The entries that follow include a run beginning at the line with "metrics by stage" and ending at the line with "after detailed placement |"; restate that run word for word and leave the rest out.

(DATASET CONTENT begins)

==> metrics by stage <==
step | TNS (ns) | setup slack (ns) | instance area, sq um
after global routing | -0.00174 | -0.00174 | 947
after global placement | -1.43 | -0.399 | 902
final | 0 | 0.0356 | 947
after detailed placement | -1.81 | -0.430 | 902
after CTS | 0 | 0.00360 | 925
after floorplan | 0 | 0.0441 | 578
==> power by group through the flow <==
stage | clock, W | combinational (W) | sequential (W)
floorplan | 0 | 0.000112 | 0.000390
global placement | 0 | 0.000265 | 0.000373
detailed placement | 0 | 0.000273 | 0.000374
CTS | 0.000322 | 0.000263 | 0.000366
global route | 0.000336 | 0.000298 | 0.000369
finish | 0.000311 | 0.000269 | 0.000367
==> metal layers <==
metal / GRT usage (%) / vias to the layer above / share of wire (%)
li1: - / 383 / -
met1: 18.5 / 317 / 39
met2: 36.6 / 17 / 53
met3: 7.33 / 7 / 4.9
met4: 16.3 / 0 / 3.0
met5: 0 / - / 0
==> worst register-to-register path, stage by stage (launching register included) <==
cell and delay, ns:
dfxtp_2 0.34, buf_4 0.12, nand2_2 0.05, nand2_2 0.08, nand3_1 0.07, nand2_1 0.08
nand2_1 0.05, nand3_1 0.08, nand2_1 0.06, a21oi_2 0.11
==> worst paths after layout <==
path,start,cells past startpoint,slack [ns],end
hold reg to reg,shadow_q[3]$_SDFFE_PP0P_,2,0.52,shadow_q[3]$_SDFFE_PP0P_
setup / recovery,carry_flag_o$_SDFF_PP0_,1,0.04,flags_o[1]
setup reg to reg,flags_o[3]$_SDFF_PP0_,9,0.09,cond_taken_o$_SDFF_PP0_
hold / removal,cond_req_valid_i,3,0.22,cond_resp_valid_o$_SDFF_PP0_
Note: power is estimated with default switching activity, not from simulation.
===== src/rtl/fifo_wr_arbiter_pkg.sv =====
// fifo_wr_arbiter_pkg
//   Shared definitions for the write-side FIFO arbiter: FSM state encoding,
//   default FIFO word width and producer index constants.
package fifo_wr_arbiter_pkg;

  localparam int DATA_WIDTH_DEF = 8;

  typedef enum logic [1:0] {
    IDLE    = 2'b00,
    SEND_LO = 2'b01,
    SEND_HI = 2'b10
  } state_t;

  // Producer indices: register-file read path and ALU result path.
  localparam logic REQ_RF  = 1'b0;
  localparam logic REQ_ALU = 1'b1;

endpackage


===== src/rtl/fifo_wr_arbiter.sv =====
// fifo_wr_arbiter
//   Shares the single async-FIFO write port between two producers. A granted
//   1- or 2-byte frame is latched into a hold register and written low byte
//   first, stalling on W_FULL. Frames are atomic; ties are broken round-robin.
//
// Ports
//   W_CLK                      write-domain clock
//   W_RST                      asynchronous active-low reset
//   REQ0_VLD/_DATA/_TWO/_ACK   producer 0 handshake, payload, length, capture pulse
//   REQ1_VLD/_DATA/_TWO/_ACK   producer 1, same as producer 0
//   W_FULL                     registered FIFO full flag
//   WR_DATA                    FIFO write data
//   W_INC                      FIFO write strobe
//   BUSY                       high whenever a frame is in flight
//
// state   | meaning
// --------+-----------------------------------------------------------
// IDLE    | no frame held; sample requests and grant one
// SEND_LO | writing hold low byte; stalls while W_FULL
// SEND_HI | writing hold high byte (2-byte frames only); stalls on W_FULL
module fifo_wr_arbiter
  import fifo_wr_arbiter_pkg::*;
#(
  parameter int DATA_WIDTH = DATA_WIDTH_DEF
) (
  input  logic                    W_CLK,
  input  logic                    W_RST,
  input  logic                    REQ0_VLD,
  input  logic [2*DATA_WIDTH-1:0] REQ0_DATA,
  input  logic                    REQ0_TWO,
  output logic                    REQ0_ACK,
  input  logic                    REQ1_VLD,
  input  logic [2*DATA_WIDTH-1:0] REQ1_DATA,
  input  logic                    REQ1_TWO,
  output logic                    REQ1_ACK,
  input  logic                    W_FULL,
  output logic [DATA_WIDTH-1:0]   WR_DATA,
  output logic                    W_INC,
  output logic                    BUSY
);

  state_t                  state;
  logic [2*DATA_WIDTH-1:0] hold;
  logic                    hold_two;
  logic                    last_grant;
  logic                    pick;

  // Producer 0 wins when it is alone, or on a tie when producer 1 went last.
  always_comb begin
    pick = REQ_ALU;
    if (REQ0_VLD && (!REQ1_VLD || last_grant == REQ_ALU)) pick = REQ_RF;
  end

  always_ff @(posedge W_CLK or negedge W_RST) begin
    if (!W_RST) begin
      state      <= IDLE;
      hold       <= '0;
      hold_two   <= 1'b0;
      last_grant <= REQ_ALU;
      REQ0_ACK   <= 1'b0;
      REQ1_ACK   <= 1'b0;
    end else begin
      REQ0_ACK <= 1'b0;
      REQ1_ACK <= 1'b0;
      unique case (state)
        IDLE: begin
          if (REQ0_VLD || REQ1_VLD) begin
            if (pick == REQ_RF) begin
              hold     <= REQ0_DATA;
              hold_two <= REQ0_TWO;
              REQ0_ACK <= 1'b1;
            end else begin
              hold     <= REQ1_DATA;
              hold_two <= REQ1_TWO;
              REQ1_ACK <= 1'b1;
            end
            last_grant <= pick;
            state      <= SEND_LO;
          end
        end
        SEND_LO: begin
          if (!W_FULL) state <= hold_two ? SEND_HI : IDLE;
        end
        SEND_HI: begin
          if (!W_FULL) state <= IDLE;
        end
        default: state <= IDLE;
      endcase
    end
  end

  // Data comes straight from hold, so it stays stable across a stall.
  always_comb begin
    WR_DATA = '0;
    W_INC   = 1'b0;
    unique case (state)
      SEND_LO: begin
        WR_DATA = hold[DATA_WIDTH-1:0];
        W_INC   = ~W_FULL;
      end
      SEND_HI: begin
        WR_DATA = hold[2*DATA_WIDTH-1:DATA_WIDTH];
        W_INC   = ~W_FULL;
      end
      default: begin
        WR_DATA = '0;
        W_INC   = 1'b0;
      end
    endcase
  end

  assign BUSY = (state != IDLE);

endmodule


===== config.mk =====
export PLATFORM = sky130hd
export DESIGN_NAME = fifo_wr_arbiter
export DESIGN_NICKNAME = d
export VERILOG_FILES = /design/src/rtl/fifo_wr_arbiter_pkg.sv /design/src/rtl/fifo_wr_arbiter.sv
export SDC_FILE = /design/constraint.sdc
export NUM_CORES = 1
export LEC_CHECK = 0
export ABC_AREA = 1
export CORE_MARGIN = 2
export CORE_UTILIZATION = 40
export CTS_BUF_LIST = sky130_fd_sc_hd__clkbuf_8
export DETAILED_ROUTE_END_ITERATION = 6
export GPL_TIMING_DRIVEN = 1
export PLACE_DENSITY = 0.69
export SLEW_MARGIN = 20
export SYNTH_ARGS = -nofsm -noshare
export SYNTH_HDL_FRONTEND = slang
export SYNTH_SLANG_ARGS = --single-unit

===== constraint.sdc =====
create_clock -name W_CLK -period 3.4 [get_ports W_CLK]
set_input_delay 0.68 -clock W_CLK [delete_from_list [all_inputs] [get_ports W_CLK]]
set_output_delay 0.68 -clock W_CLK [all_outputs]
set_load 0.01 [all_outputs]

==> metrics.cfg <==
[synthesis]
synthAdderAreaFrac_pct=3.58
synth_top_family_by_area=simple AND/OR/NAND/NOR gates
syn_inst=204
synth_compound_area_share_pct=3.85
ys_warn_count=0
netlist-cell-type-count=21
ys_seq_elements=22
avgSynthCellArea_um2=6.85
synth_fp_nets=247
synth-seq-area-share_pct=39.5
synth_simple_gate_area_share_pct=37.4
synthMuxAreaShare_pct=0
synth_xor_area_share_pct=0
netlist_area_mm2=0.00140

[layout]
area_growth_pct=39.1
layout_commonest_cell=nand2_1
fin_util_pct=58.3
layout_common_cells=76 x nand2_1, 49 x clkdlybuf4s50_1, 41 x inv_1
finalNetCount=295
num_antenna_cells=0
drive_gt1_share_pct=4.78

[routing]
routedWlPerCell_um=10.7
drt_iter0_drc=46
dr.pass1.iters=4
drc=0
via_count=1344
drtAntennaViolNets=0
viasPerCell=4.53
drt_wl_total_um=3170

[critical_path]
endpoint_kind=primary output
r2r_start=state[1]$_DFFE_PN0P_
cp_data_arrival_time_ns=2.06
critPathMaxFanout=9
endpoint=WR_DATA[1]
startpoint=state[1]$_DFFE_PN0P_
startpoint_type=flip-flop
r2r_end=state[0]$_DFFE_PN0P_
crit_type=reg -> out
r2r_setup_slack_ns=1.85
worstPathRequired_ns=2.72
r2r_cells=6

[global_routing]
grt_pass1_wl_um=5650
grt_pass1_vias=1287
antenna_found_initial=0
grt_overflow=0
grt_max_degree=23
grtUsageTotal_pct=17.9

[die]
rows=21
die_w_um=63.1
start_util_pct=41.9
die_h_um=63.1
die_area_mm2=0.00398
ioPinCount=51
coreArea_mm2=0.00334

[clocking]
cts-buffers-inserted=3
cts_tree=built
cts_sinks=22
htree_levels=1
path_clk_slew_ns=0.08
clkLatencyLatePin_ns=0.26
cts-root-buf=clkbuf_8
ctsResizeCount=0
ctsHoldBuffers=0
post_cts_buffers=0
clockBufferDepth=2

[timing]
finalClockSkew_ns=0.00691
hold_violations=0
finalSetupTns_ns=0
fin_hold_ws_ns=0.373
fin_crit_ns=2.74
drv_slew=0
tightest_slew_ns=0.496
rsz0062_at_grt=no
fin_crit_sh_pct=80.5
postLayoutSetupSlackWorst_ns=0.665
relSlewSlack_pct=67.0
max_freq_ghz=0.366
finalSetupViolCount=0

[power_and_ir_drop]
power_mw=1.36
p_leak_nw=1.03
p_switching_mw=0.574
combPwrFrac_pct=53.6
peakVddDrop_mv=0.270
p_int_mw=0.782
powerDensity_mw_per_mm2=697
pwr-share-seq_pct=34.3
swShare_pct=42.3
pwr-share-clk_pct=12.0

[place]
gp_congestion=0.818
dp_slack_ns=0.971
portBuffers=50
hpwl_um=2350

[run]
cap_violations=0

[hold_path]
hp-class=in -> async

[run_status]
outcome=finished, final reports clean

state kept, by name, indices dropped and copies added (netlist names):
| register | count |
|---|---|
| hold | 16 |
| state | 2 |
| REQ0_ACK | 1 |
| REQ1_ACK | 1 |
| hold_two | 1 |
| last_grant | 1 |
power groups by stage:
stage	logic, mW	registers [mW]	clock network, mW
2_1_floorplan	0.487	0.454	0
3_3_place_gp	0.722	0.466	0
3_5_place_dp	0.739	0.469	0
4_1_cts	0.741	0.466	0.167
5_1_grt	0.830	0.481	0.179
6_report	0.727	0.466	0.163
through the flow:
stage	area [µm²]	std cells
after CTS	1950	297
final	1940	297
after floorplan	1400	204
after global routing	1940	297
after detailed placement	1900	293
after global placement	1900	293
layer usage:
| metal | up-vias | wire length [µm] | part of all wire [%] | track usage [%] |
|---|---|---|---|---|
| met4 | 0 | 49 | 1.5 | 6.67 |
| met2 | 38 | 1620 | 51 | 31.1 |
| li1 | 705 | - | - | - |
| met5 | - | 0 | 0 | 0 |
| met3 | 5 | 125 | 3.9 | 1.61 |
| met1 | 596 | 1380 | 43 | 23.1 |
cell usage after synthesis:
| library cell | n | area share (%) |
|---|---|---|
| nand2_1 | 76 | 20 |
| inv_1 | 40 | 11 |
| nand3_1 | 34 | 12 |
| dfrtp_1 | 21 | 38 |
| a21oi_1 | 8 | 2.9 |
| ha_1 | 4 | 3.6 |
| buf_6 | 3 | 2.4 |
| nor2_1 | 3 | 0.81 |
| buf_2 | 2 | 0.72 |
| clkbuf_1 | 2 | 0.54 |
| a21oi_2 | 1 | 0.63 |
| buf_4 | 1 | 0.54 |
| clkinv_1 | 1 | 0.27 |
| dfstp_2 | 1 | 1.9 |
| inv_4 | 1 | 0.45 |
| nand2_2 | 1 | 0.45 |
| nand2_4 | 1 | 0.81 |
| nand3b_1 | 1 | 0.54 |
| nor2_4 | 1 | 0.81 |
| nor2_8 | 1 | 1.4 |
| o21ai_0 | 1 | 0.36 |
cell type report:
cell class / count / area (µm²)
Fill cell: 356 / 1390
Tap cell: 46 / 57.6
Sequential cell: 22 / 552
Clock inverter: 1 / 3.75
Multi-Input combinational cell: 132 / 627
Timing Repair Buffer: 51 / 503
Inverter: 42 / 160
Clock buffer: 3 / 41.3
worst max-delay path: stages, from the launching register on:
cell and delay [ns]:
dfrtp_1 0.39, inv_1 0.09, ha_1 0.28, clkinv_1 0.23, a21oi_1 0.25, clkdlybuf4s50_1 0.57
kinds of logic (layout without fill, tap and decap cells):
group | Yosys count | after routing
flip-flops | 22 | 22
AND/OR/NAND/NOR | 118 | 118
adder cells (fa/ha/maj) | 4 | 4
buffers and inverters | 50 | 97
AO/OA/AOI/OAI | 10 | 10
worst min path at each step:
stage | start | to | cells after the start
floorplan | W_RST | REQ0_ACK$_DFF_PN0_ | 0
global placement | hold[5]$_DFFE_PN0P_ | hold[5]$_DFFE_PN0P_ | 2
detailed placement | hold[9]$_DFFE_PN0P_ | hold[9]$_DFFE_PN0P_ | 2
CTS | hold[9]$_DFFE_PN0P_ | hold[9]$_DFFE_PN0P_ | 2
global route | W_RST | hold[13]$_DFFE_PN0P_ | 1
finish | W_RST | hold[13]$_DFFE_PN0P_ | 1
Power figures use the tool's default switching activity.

(DATASET CONTENT ends)
(DATASET CONTENT begins)

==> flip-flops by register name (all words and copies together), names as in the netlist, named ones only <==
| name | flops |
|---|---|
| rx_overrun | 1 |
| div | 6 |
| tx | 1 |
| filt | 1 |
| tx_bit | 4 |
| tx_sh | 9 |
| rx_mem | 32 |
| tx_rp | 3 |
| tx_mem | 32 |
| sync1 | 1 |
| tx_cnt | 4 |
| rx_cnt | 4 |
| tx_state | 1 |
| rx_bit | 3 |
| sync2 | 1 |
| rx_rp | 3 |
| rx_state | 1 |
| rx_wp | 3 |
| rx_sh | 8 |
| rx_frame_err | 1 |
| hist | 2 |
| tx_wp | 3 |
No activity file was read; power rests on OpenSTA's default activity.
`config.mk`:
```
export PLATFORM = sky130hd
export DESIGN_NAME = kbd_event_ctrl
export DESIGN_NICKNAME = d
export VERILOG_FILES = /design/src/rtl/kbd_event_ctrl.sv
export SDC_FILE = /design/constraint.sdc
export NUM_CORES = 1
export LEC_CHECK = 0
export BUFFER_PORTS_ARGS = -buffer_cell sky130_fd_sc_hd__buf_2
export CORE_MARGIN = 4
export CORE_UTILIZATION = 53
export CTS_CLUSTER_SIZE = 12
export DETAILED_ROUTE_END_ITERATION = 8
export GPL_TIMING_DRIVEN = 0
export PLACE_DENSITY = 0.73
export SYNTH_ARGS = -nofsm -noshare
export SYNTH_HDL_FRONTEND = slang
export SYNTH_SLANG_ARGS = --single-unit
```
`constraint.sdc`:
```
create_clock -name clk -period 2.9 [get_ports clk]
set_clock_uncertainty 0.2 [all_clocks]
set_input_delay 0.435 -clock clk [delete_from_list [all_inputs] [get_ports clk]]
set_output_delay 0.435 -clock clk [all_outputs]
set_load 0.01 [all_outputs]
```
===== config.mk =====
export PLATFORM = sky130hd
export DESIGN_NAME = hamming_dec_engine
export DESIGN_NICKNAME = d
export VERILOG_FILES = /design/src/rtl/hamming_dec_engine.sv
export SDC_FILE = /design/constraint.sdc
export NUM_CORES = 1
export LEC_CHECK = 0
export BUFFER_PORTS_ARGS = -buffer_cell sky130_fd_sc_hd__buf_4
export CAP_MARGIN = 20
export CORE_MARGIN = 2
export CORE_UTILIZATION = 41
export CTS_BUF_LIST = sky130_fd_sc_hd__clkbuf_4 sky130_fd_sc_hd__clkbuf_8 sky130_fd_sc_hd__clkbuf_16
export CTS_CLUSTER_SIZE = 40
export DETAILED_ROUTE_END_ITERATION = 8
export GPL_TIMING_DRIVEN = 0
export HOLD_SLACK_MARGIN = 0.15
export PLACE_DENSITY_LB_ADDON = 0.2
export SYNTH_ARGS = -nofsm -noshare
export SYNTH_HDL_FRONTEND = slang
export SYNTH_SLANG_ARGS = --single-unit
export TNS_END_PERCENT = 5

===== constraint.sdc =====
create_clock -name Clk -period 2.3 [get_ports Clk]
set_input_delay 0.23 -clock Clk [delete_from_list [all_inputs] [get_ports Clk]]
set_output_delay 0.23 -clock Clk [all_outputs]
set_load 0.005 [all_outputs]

(DATASET CONTENT ends)

**RESPONSE:**
==> metrics by stage <==
step | TNS (ns) | setup slack (ns) | instance area, sq um
after global routing | -0.00174 | -0.00174 | 947
after global placement | -1.43 | -0.399 | 902
final | 0 | 0.0356 | 947
after detailed placement | -1.81 | -0.430 | 902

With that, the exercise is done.